I don't know about any book along the lines of "Electronics for mathematicians," perhaps because while there are many beautiful and complex mathematical constructions in electronics, they are much more classical and treaded than the cutting edge in QFT. Electronic related maths are not so fertile in Fields medals, I guess.
The Art of Electronics is an engineering book, so they elegantly skip the deepest part of the fundamentals. I think writing the first chapter of the book was a daunting task, since the authors had to make sure the basic points were covered rigurously without getting swamped in details that don't add real value to the contents. An example is the treatment of Ohm's law: they say it works for metallic conductors, warn about strong nonlinearities in semiconductors and rarefied gasses, and let the reader interested in going down the rabbit hole consult Purcell and Morin's
Electricity and Magnetism. I don't have the book, but I imagine they describe the conduction electrons in a metal as a degenerate Fermi gas, and explain DC resistivity as scattering in the crystal lattice as the electrons drift in the E field. From there you can interpret the lattice excitations as a boson field (phonons) and entertain yourself for weeks on end with a mix of thermodynamics and electron-boson nonrelativistic QFT, all of that covered in many condensed matter physics textbooks. If the frequency of the electromagnetic field is increased, I guess the electron-boson-photon physics become so complicated that a semiclassical analysis, or directly Maxwell's equations, or some specific version of them (Pocklington equation), or even transmission line analysis, is enough to understand what's going on. There are many levels of interpretation, they are covered in many books of different branches of physics and engineering, and for the purposes of the book only Ohm's law is needed at first, with some additions about matching and termination of transmission lines much later on.

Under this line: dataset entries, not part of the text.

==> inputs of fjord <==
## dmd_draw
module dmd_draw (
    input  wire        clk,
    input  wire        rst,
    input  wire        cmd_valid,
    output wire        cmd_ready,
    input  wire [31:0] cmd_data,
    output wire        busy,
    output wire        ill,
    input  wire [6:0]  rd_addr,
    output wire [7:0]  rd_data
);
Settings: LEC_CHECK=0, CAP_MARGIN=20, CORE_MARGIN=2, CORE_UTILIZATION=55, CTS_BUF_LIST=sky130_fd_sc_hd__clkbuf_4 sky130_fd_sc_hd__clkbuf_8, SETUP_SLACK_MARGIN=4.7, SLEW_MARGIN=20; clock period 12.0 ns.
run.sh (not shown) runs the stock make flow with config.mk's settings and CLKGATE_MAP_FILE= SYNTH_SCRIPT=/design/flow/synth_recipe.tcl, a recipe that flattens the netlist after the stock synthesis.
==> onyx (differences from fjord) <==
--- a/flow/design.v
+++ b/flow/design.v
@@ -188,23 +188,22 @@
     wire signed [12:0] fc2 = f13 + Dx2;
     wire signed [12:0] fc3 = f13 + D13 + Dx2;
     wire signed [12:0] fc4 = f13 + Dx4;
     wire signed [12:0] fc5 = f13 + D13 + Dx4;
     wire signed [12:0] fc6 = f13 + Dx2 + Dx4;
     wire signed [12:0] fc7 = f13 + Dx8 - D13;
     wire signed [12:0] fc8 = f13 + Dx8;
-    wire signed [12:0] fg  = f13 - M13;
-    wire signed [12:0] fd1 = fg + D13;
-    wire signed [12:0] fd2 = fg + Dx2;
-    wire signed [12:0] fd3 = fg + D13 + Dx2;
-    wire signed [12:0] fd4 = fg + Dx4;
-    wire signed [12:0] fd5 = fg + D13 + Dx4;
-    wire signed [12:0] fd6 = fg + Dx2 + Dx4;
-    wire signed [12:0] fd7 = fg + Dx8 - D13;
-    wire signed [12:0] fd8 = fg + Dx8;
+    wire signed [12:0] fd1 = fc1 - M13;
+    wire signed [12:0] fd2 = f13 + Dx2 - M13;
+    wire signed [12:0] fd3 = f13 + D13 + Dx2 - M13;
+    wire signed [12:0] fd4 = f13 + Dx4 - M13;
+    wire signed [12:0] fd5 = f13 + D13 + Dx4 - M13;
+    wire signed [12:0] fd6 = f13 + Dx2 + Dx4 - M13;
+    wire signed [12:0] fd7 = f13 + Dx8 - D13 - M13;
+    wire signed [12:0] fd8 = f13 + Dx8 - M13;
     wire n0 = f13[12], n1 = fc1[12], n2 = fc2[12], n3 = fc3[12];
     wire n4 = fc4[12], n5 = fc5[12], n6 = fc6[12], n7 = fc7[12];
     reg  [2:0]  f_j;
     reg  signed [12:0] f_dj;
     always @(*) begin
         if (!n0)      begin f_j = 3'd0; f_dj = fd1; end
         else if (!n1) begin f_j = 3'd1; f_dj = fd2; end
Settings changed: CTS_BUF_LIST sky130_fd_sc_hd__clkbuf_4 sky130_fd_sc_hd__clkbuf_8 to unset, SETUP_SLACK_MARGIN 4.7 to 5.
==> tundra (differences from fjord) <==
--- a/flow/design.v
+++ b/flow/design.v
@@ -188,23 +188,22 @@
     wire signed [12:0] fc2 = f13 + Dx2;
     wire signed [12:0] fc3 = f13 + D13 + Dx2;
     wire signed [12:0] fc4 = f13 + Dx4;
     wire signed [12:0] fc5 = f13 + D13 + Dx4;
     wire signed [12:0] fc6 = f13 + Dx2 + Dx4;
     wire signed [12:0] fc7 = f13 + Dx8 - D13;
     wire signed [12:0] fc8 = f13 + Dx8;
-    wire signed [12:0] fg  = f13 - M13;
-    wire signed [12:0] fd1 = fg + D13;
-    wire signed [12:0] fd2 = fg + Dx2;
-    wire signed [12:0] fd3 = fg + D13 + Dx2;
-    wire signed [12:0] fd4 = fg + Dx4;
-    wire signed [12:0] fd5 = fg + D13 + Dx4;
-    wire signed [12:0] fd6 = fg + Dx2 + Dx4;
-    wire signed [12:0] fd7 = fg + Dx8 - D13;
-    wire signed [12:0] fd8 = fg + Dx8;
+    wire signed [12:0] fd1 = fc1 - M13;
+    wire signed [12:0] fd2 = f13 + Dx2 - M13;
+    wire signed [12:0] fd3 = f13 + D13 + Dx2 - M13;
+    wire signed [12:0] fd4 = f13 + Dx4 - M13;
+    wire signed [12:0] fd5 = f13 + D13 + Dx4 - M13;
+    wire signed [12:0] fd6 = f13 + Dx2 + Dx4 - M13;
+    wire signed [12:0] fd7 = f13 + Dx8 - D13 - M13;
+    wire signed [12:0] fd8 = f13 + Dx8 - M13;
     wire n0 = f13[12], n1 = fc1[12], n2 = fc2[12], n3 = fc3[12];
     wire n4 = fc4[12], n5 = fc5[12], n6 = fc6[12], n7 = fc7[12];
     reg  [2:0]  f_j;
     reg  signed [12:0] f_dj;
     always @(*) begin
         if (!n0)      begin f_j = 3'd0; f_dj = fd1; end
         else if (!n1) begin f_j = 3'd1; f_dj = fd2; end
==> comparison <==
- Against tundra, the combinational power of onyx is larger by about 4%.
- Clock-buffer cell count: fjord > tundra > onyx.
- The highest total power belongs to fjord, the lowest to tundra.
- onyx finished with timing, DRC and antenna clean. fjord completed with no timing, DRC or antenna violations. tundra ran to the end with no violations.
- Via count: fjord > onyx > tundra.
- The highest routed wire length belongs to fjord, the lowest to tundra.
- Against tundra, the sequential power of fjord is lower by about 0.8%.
This design comes from an exercise in tuning for small area and a short achievable clock period on the open sky130 flow, not from production work. The RTL was checked by simulation tests, not by an equivalence proof against the original design. No run shown here takes its clock network from TritonCTS; it comes from the design's own scripts or RTL. No driver is modelled on the clock port, so clock power and skew are understated where the tree is cut down; a real chip needs a root buffer or a tree. No activity file was given, so power comes from the tool's default toggle rates.

## flow/flow/run.sh

```bash
#!/bin/bash
# The standard layout, with two changes:
# - the port buffers are made of the smallest buffer (buf_1) instead of the
#   one buffer_ports picks by default;
# - the clock tree is one level of clock buffers (cts.tcl) instead of
#   ORFS's CTS step, for a shorter clock insertion delay, followed by a
#   timing repair (sizing, buffering) aimed at a 2.65 ns period.
set -euo pipefail
here=$(pwd)
ARGS=('BUFFER_PORTS_ARGS=-buffer_cell sky130_fd_sc_hd__buf_1')
bash standard.sh "${ARGS[@]}" place > flow_place.log 2>&1
RES=$(ls -d "$here"/orfs/results/*/k2mix_rxdec/base)
REPAIR_MARGIN=7.35 REPAIR_SEQ=sizeup,split,buffer \
  RES=$RES NBUF=${NBUF:-4} BUFCELL=${BUFCELL:-sky130_fd_sc_hd__clkbuf_16} \
  openroad -no_init -exit "$here/flow/cts.tcl" > flow_cts.log 2>&1
cp "$RES/4_1_cts.odb" "$RES/4_cts.odb"
cp "$RES/3_place.sdc" "$RES/4_cts.sdc"
bash standard.sh "${ARGS[@]}" finish > flow_finish.log 2>&1
```

## flow/constraint.sdc

```tcl
create_clock -name core_clock -period 10.0 [get_ports {clk}]
set_input_delay 2.0000 -clock core_clock [delete_from_list [all_inputs] [get_ports {clk}]]
set_output_delay 2.0000 -clock core_clock [all_outputs]
set_load 0.01 [all_outputs]
```

## flow/config.mk

```make
export PLATFORM = sky130hd
export DESIGN_NAME = k2mix_rxdec
export DESIGN_NICKNAME = k2mix_rxdec
export VERILOG_FILES = /design/flow/design.v
export SDC_FILE = /design/flow/constraint.sdc
export NUM_CORES = 4
export LEC_CHECK = 0
export CAP_MARGIN = 20
export CORE_MARGIN = 2
export CORE_UTILIZATION = 40
export PLACE_DENSITY = 0.6
export SLEW_MARGIN = 20
export SYNTH_HIERARCHICAL = 1
export SYNTH_MINIMUM_KEEP_SIZE = 0
```
From an optimization exercise on the open Yosys and OpenROAD flow, aimed at small area, a short achievable clock period and few clock cycles per item; shortcuts taken in it are not production practice. RTL that was checked went through simulation tests only; none was proved equivalent to the original. Power and IR drop assume default switching activity.

// conv3x3
module conv3x3 (
    input  wire         clk,
    input  wire         rst,
    input  wire         cfg_we,
    input  wire [3:0]   cfg_addr,
    input  wire [31:0]  cfg_wdata,
    input  wire         in_valid,
    output wire         in_ready,
    input  wire [143:0] in_pix,
    input  wire [8:0]   in_mask,
    output wire         out_valid,
    input  wire         out_ready,
    output wire [15:0]  out_pix
);
Size in the first run: about 5,700 cells after synthesis.
==> flow/config.mk <==
export PLATFORM = sky130hd
export DESIGN_NAME = conv3x3
export DESIGN_NICKNAME = conv3x3
export VERILOG_FILES = /design/flow/design.v
export SDC_FILE = /design/flow/constraint.sdc
export NUM_CORES = 4
export LEC_CHECK = 0
export CAP_MARGIN = 20
export CORE_MARGIN = 2
export CORE_UTILIZATION = 60
export PLACE_DENSITY = 0.75
export SLEW_MARGIN = 20
==> flow/constraint.sdc <==
create_clock -name core_clock -period 12.5 [get_ports {clk}]
set_input_delay 2.5000 -clock core_clock [delete_from_list [all_inputs] [get_ports {clk}]]
set_output_delay 2.5000 -clock core_clock [all_outputs]
set_load 0.01 [all_outputs]
standard.sh (not shown) runs the stock make flow with config.mk's settings and CLKGATE_MAP_FILE= SYNTH_SCRIPT=/design/flow/synth_recipe.tcl, a recipe that flattens the netlist after the stock synthesis.
==> flow/flow/run.sh <==
#!/bin/bash
# The standard layout (standard.sh, unchanged synthesis), with two changes in how it
# is made: timing repair aims for 8 ns of extra setup slack, so the resizer keeps
# improving paths past the 12.5 ns constraint, and clock tree synthesis clusters more
# sinks per leaf buffer and inserts no dummy loads. Each tool's output is in standard.log.
set -o pipefail
bash standard.sh SETUP_SLACK_MARGIN=8 \
  "CTS_ARGS=-sink_clustering_enable -repair_clock_nets -sink_clustering_size 25 -sink_clustering_max_diameter 90 -dont_use_dummy_load" \
  finish > standard.log 2>&1
Testbench counts at the start, summed over its fixed seeds: cycles 32,911, items 4,096.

I think electronics is so high in the physics ladder that almost any specific topic chosen requires a full library as backup. Not long ago two port terminals were being discussed, which derived in a discussion of air core coils, from there into their lumped equivalent at higher frequencies, from there into the axial and helyx propagation modes, turning them into waveguides, which can be treated with frequency-dependent reflection coefficients measured experimentally, or mathematically with models derived from simplifications of Maxwell's equations treated in several research papers
.
I'm a theory oriented guy, and I'm dismayed by the fact that I can spend weeks thinking about more and more details of my projects, instead of building them. I find the Art of Electronics refreshing; the authors build things that work in radio telescopes and deep sea probes, manage all these levels of complexity, and explain the working circuits in a simple, logical and exhaustive way. It's admirable.